__Stored data entries__
• • •

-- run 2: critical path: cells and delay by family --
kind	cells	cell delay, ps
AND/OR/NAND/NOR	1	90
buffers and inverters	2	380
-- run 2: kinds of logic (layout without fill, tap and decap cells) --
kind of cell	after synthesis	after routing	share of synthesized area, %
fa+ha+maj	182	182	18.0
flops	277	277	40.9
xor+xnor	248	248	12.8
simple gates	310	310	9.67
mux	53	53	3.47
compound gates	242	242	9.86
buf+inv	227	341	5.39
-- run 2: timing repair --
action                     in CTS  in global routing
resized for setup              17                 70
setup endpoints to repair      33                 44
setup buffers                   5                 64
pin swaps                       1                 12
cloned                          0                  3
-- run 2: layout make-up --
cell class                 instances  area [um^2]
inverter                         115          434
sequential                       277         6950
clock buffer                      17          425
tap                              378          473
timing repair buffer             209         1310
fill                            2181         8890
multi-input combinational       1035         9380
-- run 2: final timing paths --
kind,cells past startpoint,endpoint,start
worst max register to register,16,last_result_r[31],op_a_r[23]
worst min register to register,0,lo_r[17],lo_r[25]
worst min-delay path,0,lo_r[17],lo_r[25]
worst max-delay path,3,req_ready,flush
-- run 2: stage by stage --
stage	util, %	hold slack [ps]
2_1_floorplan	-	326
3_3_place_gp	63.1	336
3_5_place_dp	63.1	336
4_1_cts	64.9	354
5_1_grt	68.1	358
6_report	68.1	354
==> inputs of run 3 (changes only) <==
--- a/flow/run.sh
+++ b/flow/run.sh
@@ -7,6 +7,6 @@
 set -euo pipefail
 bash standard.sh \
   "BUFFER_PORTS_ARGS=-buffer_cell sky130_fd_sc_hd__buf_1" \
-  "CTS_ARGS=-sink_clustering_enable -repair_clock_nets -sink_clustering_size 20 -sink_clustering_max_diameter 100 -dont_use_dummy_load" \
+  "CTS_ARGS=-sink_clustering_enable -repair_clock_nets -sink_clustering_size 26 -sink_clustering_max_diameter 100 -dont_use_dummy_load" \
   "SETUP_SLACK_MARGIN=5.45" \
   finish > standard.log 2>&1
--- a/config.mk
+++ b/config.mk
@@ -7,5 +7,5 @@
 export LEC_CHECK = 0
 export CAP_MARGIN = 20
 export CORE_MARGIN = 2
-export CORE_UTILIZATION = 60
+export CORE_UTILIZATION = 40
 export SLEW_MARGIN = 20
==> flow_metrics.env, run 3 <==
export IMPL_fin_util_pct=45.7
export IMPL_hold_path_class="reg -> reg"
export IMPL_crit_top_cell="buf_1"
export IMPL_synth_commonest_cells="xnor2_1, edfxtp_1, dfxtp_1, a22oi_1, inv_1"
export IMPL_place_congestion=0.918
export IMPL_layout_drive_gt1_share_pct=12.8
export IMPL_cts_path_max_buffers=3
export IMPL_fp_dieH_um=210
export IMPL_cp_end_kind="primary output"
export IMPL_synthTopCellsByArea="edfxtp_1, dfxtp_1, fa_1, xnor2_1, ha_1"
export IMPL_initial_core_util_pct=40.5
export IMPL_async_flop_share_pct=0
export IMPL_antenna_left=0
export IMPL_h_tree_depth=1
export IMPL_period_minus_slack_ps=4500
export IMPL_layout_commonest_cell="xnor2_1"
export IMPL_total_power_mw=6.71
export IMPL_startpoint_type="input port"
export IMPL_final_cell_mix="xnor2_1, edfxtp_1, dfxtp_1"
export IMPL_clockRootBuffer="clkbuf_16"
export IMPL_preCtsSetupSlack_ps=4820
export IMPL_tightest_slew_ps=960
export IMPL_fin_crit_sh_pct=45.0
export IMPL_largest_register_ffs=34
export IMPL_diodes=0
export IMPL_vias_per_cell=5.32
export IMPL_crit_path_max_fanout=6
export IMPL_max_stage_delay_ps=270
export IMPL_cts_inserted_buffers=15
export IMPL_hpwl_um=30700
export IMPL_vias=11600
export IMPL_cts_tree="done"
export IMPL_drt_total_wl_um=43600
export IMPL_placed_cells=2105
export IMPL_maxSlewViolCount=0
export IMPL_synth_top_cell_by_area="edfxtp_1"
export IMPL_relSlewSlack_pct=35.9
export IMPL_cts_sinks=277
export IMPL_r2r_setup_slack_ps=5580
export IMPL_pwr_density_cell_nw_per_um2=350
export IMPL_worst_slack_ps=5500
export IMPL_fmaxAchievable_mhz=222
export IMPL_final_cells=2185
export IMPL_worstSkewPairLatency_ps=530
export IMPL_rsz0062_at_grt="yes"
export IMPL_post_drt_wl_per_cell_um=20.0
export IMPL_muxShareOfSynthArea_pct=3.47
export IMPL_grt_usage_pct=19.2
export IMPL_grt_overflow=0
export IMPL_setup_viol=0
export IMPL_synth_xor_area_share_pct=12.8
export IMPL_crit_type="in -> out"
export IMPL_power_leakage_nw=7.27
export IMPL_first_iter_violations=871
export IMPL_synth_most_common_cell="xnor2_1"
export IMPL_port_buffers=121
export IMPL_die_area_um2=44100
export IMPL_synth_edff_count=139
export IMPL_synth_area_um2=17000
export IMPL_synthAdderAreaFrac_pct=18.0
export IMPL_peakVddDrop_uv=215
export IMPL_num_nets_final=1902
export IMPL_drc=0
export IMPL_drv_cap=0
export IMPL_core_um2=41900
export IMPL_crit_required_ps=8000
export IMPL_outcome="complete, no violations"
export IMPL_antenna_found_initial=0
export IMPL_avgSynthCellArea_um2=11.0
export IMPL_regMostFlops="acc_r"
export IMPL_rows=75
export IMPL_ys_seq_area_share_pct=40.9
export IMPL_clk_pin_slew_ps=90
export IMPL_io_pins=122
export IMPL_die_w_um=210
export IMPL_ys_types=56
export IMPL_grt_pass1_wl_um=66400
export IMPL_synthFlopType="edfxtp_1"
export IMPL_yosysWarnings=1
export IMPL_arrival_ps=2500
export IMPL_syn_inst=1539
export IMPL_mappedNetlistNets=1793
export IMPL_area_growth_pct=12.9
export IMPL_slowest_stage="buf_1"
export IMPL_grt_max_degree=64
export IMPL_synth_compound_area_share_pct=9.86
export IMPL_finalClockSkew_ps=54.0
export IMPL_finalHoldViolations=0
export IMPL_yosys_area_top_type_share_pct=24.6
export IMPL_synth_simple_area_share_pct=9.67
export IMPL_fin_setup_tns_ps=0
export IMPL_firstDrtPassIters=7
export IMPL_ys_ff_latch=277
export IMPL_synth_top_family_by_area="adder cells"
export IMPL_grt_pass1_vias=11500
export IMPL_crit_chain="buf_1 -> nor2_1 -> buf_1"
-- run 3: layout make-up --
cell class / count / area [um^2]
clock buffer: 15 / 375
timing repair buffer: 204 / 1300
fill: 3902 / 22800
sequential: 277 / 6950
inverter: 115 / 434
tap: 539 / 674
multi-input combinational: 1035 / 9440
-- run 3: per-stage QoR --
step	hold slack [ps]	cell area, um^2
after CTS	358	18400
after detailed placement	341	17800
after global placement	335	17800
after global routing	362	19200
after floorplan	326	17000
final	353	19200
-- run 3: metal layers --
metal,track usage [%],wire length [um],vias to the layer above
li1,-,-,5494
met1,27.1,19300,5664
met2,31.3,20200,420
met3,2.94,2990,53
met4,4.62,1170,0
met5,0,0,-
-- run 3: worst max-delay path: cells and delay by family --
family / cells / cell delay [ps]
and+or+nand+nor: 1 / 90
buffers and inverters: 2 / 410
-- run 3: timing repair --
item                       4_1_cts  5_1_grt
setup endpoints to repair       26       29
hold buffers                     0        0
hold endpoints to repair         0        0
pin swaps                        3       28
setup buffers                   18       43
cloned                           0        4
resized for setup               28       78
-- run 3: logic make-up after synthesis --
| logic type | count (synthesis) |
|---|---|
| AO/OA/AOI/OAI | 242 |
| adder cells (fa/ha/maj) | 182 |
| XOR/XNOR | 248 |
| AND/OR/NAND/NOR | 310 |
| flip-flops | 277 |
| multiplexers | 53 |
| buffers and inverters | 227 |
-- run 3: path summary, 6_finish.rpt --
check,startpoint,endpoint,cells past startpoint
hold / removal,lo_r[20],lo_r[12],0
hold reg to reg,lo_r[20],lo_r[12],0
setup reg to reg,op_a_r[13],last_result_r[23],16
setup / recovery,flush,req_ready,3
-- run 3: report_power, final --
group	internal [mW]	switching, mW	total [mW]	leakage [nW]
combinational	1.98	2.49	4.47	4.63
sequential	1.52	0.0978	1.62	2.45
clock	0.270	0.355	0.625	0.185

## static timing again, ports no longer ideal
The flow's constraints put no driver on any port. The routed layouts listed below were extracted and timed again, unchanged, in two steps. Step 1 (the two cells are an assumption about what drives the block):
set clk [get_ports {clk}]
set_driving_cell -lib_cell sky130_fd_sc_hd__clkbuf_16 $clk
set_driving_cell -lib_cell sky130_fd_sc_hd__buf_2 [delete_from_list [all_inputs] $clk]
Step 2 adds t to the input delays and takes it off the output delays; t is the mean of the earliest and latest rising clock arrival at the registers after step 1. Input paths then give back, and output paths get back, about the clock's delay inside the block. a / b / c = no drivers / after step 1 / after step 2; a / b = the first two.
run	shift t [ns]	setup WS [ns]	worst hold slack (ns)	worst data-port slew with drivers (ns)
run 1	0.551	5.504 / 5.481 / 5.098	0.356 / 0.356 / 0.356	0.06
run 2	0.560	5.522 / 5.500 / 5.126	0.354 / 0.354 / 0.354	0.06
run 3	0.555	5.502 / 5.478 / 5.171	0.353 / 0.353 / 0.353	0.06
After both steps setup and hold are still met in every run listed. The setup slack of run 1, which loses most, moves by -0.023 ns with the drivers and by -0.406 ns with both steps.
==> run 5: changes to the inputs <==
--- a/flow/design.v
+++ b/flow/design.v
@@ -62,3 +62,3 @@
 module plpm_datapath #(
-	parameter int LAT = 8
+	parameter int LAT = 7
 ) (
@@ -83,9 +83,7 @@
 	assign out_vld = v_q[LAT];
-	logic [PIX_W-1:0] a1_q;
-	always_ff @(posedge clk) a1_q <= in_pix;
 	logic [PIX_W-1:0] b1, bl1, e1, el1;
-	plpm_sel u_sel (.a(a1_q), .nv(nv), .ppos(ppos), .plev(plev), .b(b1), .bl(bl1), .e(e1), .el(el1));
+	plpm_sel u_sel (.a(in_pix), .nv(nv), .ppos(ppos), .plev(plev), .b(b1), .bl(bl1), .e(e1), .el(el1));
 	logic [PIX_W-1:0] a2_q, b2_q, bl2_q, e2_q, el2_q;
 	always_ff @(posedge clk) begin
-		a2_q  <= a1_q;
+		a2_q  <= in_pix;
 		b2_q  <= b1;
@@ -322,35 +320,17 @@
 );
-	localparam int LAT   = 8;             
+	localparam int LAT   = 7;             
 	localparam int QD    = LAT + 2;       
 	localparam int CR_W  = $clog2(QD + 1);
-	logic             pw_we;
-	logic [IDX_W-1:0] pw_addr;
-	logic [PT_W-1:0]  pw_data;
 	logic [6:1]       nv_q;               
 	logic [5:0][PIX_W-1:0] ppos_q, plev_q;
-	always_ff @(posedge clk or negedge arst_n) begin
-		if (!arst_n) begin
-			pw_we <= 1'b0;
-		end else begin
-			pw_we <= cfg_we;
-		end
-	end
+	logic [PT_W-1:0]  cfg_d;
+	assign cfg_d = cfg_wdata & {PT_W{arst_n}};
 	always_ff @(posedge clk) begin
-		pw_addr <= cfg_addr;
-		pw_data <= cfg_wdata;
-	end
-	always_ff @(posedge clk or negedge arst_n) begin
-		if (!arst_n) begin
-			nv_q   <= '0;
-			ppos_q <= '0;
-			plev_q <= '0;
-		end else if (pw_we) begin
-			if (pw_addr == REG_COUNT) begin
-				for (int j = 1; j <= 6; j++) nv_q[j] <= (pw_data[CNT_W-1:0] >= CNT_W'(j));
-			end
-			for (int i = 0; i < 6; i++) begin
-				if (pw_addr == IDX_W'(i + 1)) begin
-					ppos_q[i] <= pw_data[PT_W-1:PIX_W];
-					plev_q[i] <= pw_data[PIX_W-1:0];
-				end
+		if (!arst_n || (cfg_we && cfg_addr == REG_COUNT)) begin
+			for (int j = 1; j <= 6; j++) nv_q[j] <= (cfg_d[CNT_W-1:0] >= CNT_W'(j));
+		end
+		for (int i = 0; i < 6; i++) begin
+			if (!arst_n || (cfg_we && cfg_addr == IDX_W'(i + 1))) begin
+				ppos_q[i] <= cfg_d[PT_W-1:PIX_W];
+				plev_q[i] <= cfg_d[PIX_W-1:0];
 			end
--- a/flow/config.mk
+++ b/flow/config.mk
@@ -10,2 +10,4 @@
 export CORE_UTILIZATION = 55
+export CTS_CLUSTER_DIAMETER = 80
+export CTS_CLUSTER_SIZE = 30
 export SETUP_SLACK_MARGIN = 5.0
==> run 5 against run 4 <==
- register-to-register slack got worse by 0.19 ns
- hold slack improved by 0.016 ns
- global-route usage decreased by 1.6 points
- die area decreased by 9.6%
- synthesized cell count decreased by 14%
Context: an optimization exercise on an open-source flow, tuned for small area and a short achievable clock period. The choices shown serve that exercise and are no tape-out recipe.
Function was checked by simulation only, so behaviour that the tests miss may differ from the original.
No activity file was given, so power comes from the tool's default toggle rates.

$ cat design/flow/design.v
module branch_predictor #(
    parameter int unsigned INDEX_W = 6,
    parameter int unsigned TAG_W   = 8
) (
    input  logic        clk_i,
    input  logic        rst_i,
    input  logic [31:0] pc_f_i,
    output logic        pred_taken_o,
    output logic [31:0] pred_pc_o,
    input  logic        ex_valid_i,
    input  logic        ex_is_br_i,
    input  logic [31:0] ex_pc_i,
    input  logic [31:0] ex_target_i,
    input  logic [2:0]  ex_funct3_i,
    input  logic        ex_pred_taken_i,
    input  logic [31:0] ex_pred_pc_i,
    input  logic        br_less_i,
    input  logic        br_equal_i,
    output logic        br_unsigned_o,
    output logic        br_taken_o,
    output logic        mispredict_o,
    output logic [31:0] redirect_pc_o,
    output logic [31:0] br_count_o,
    output logic [31:0] miss_count_o
);
    localparam int unsigned ENTRIES = 1 << INDEX_W;
    logic [ENTRIES-1:0]            valid_q;
    logic [ENTRIES-1:0]            ctr1_q;
    logic [ENTRIES-1:0]            ctr0_q;
    logic [ENTRIES-1:0][TAG_W-1:0] tag_q;
    logic [ENTRIES-1:0][31:0]      target_q;
    logic [31:0]                   br_count_q;
    logic [31:0]                   miss_count_q;
    logic [INDEX_W-1:0] f_idx;
    logic [TAG_W-1:0]   f_tag;
    logic [INDEX_W-1:0] ex_idx;
    logic [TAG_W-1:0]   ex_tag;
    logic               ex_hit;
    logic [1:0]         ex_ctr;
    logic [1:0]         ex_ctr_nx;
    logic               legal;
    logic               outcome;
    logic               res;
    assign f_idx  = pc_f_i[INDEX_W+1:2];
    assign f_tag  = pc_f_i[INDEX_W+TAG_W+1:INDEX_W+2];
    assign ex_idx = ex_pc_i[INDEX_W+1:2];
    assign ex_tag = ex_pc_i[INDEX_W+TAG_W+1:INDEX_W+2];
    logic [ENTRIES-1:0] f_oh;
    logic [ENTRIES-1:0] x_oh;
    logic [ENTRIES-1:0] f_hit;
    logic [31:0]        f_pcp4;
    logic [1:0]         f_none;     
    logic [31:0]        f_tgt_n0;   
    logic [31:0]        f_tgt_n1;   
    logic [31:0]        f_pc_n;     
    logic [TAG_W-1:0]   x_tagr;
    logic               x_valid;
    logic [1:0]         x_ctr;
    always_comb begin
        for (int i = 0; i < int'(ENTRIES); i++) begin
            f_oh[i]  = (f_idx == INDEX_W'(i));
            x_oh[i]  = (ex_idx == INDEX_W'(i));
        end
    end
    assign f_pcp4 = pc_f_i + 32'd4;
    for (genvar i = 0; i < int'(ENTRIES); i++) begin : g_fhit
        branch_predictor_hit u_hit (.t_i(tag_q[i]), .f_i(f_tag), .s_ni(~(f_oh[i] & ctr1_q[i])),
                                    .y_o(f_hit[i]));
    end
    branch_predictor_ortree u_none0 (.a_i(f_hit[31:0]),  .y_no(f_none[0]));
    branch_predictor_ortree u_none1 (.a_i(f_hit[63:32]), .y_no(f_none[1]));
    branch_predictor_nand2  u_take  (.a_i(f_none[0]), .b_i(f_none[1]), .y_o(pred_taken_o));
    for (genvar j = 0; j < 32; j++) begin : g_pbit
        logic [63:0] tcol;
        for (genvar i = 0; i < int'(ENTRIES); i++) begin : g_col
            assign tcol[i] = target_q[i][j];
        end
        branch_predictor_selor u_t0 (.s_i(f_hit[31:0]),  .d_i(tcol[31:0]),  .y_no(f_tgt_n0[j]));
        branch_predictor_selor u_t1 (.s_i(f_hit[63:32]), .d_i(tcol[63:32]), .y_no(f_tgt_n1[j]));
        branch_predictor_nand3 u_pc (.a_i(f_pcp4[j]), .b_i(f_none[0]), .c_i(f_none[1]),
                                     .y_o(f_pc_n[j]));
        branch_predictor_nand3 u_o  (.a_i(f_tgt_n0[j]), .b_i(f_tgt_n1[j]), .c_i(f_pc_n[j]),
                                     .y_o(pred_pc_o[j]));
    end
    assign br_unsigned_o = ex_funct3_i[1];
    always_comb begin
        legal   = 1'b1;
        outcome = 1'b0;
        case (ex_funct3_i)
            3'b000:         outcome = br_equal_i;
            3'b001:         outcome = ~br_equal_i;
            3'b100, 3'b110: outcome = br_less_i;
            3'b101, 3'b111: outcome = ~br_less_i;
            default:        legal   = 1'b0;
        endcase
    end
    assign res           = ex_valid_i && ex_is_br_i && legal;
    assign br_taken_o    = res && outcome;
    assign mispredict_o  = res && ((br_taken_o != ex_pred_taken_i) ||
                                   (br_taken_o && (ex_pred_pc_i != ex_target_i)));
    assign redirect_pc_o = br_taken_o ? ex_target_i : ex_pc_i + 32'd4;
    logic [TAG_W+2:0] x_rd;
    logic [ENTRIES-1:0][TAG_W+2:0] x_ent;
    for (genvar i = 0; i < int'(ENTRIES); i++) begin : g_xent
        assign x_ent[i] = {ctr1_q[i], ctr0_q[i], tag_q[i], valid_q[i]};
    end
    for (genvar b = 0; b < TAG_W + 3; b++) begin : g_xrd
        logic [63:0] xcol;
        logic [1:0]  xn;
        for (genvar i = 0; i < int'(ENTRIES); i++) begin : g_col
            assign xcol[i] = x_ent[i][b];
        end
        branch_predictor_selor u_x0 (.s_i(x_oh[31:0]),  .d_i(xcol[31:0]),  .y_no(xn[0]));
        branch_predictor_selor u_x1 (.s_i(x_oh[63:32]), .d_i(xcol[63:32]), .y_no(xn[1]));
        branch_predictor_nand2 u_x  (.a_i(xn[0]), .b_i(xn[1]), .y_o(x_rd[b]));
    end
    assign x_valid = x_rd[0];
    assign x_tagr  = x_rd[TAG_W:1];
    assign x_ctr   = x_rd[TAG_W+2:TAG_W+1];
    assign ex_hit = x_valid && (x_tagr == ex_tag);
    assign ex_ctr = x_ctr;
    always_comb begin
        if (!ex_hit)              ex_ctr_nx = 2'b10;
        else if (br_taken_o)      ex_ctr_nx = (ex_ctr == 2'b11) ? 2'b11 : ex_ctr + 2'd1;
        else                      ex_ctr_nx = (ex_ctr == 2'b00) ? 2'b00 : ex_ctr - 2'd1;
    end
    for (genvar i = 0; i < int'(ENTRIES); i++) begin : g_ent
        logic sel;
        assign sel = res && x_oh[i];
        always_ff @(posedge clk_i or posedge rst_i) begin
            if (rst_i) begin
                valid_q[i] <= 1'b0;
                ctr1_q[i]  <= 1'b0;
            end else if (sel && (br_taken_o || ex_hit)) begin
                valid_q[i] <= 1'b1;
                ctr1_q[i]  <= ex_ctr_nx[1];
            end
        end
        logic                 we_c;            
        logic                 we_t, we_t_n;    
        logic [TAG_W-1:0]     tag_nx;
        logic [31:0]          target_nx;
        assign we_c   = sel && (br_taken_o || ex_hit);
        assign we_t   = sel && br_taken_o;
        assign we_t_n = ~we_t;
        for (genvar b = 0; b < int'(TAG_W); b++) begin : g_tag
            branch_predictor_hold u_h (.e_i(we_t), .en_i(we_t_n), .d_i(ex_tag[b]),
                                       .q_i(tag_q[i][b]), .y_o(tag_nx[b]));
        end
        for (genvar b = 0; b < 32; b++) begin : g_tgt
            branch_predictor_hold u_h (.e_i(we_t), .en_i(we_t_n), .d_i(ex_target_i[b]),
                                       .q_i(target_q[i][b]), .y_o(target_nx[b]));
        end
        always_ff @(posedge clk_i) begin
            if (we_c) begin
                ctr0_q[i] <= ex_ctr_nx[0];
            end
            tag_q[i]    <= tag_nx;
            target_q[i] <= target_nx;
        end
    end
    always_ff @(posedge clk_i or posedge rst_i) begin
        if (rst_i) begin
            br_count_q   <= '0;
            miss_count_q <= '0;
        end else begin
            if (res) begin
                br_count_q <= br_count_q + 32'd1;
            end
            if (mispredict_o) begin
                miss_count_q <= miss_count_q + 32'd1;
            end
        end
    end
    assign br_count_o   = br_count_q;
    assign miss_count_o = miss_count_q;
endmodule
Background: an optimization exercise with open tools, aiming at small area. Do not read the settings as production practice.
In this exercise RTL edits were held to simulation tests only and were not proved equivalent to the original.
No activity file was given, so power comes from the tool's default toggle rates.

Setup of the previous run:
==> module monopix_core, before the edit <==
module monopix_core #(
  parameter int unsigned N_COL = 8,
  parameter int unsigned N_ROW = 16
) (
  input  logic                   CLK_BX_PAD,
  input  logic                   RESET_BCID_PAD,
  input  logic [N_COL*N_ROW-1:0] ANA_HIT,
  input  logic                   PULSE_PAD,
  input  logic [N_COL*N_ROW-1:0] INJ_EN,
  input  logic                   FREEZE_PAD,
  input  logic                   READ_PAD,
  output logic                   TOKEN_PAD,
  output logic                   OUT_PAD,
  output logic                   HIT_OR_PAD
);
  localparam int unsigned NPix = N_COL * N_ROW;
  logic [NPix-1:0] hit, hit_q;
  logic [NPix-1:0] st_an, st_b;
  logic [NPix-1:0] pend, first;
  logic [5:0]      bcid_q;
  logic            read_q, read_edge;
  logic [26:0]     sr_q, word;
  logic            hit_or_q;
  assign hit       = ANA_HIT | ({NPix{PULSE_PAD}} & INJ_EN);
  assign read_edge = READ_PAD & ~read_q;
  assign pend      = ~st_an & ~st_b;
  logic [N_COL-1:0]            col_any, col_first;
  logic [N_COL-1:0][N_ROW-1:0] row_first;
  logic [N_COL-1:0][11:0]      col_ts;
  logic [N_COL-1:0][3:0]       col_row;
  logic [NPix-1:0][11:0]       pix_ts;
  logic [11:0]                 sel_ts;
  logic [3:0]                  sel_row;
  logic [2:0]                  sel_col;
  always_comb begin
    logic seen;
    for (int c = 0; c < int'(N_COL); c++) begin
      seen       = 1'b0;
      col_row[c] = '0;
      for (int r = 0; r < int'(N_ROW); r++) begin
        row_first[c][r] = pend[c*N_ROW+r] & ~seen;
        seen            = seen | pend[c*N_ROW+r];
        col_row[c] |= row_first[c][r] ? 4'(r) : 4'd0;
      end
      col_any[c] = seen;
    end
    seen    = 1'b0;
    sel_row = '0;
    sel_col = '0;
    for (int c = 0; c < int'(N_COL); c++) begin
      col_first[c] = col_any[c] & ~seen;
      seen         = seen | col_any[c];
      sel_row |= col_first[c] ? col_row[c] : 4'd0;
      sel_col |= col_first[c] ? 3'(c) : 3'd0;
    end
  end
  for (genvar c = 0; c < int'(N_COL); c++) begin : g_colmux
    monopix_andor #(.N(N_ROW), .W(12)) u_mux (
      .sel(row_first[c]),
      .d  (pix_ts[c*N_ROW +: N_ROW]),
      .y  (col_ts[c])
    );
  end
  monopix_andor #(.N(N_COL), .W(12)) u_colmux (.sel(col_first), .d(col_ts), .y(sel_ts));
  assign word = {3'd0, sel_col, sel_ts, 5'd0, sel_row};
  for (genvar g = 0; g < int'(NPix); g++) begin : g_pix
    logic [5:0] le_q, te_q;
    logic       grant;
    assign first[g]  = col_first[g / int'(N_ROW)] & row_first[g / int'(N_ROW)][g % int'(N_ROW)];
    assign grant     = read_edge & first[g];
    assign pix_ts[g] = {te_q, le_q};
    logic [5:0] le_d, te_d;
    monopix_hold u_le (.load(st_an[g] & ~st_b[g]), .d(bcid_q), .q(le_q), .y(le_d));
    monopix_hold u_te (.load(st_an[g]), .d(bcid_q), .q(te_q), .y(te_d));
    always_ff @(posedge CLK_BX_PAD) begin
      le_q <= le_d;
      te_q <= te_d;
    end
    always_ff @(posedge CLK_BX_PAD) begin
      hit_q[g] <= RESET_BCID_PAD | hit[g];
      if (RESET_BCID_PAD) begin
        st_an[g] <= 1'b1;
        st_b[g]  <= 1'b0;
      end else if (st_an[g]) begin
        st_an[g] <= ~st_b[g] | hit[g];
        st_b[g]  <= st_b[g] | (hit[g] & ~hit_q[g]);
      end else begin
        st_an[g] <= ~st_b[g] & grant;
        st_b[g]  <= st_b[g] & FREEZE_PAD;
      end
    end
  end
  always_ff @(posedge CLK_BX_PAD) begin
    if (RESET_BCID_PAD) begin
      bcid_q   <= '0;
      read_q   <= 1'b0;
      hit_or_q <= 1'b0;
      sr_q     <= '0;
    end else begin
      bcid_q   <= bcid_q + 6'd1;
      read_q   <= READ_PAD;
      hit_or_q <= |hit;
      sr_q     <= read_edge ? word : {sr_q[25:0], 1'b0};
    end
  end
  monopix_or #(.N(NPix)) u_token (.a(pend), .y(TOKEN_PAD));
  assign OUT_PAD    = sr_q[26];
  assign HIT_OR_PAD = hit_or_q;
endmodule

• • •

The lines needed run from the first line of the data through the line containing "worst min-delay path,0,lo_r[17],lo_r[25]"; give them again exactly and nothing else.

-- run 2: critical path: cells and delay by family --
kind	cells	cell delay, ps
AND/OR/NAND/NOR	1	90
buffers and inverters	2	380
-- run 2: kinds of logic (layout without fill, tap and decap cells) --
kind of cell	after synthesis	after routing	share of synthesized area, %
fa+ha+maj	182	182	18.0
flops	277	277	40.9
xor+xnor	248	248	12.8
simple gates	310	310	9.67
mux	53	53	3.47
compound gates	242	242	9.86
buf+inv	227	341	5.39
-- run 2: timing repair --
action                     in CTS  in global routing
resized for setup              17                 70
setup endpoints to repair      33                 44
setup buffers                   5                 64
pin swaps                       1                 12
cloned                          0                  3
-- run 2: layout make-up --
cell class                 instances  area [um^2]
inverter                         115          434
sequential                       277         6950
clock buffer                      17          425
tap                              378          473
timing repair buffer             209         1310
fill                            2181         8890
multi-input combinational       1035         9380
-- run 2: final timing paths --
kind,cells past startpoint,endpoint,start
worst max register to register,16,last_result_r[31],op_a_r[23]
worst min register to register,0,lo_r[17],lo_r[25]
worst min-delay path,0,lo_r[17],lo_r[25]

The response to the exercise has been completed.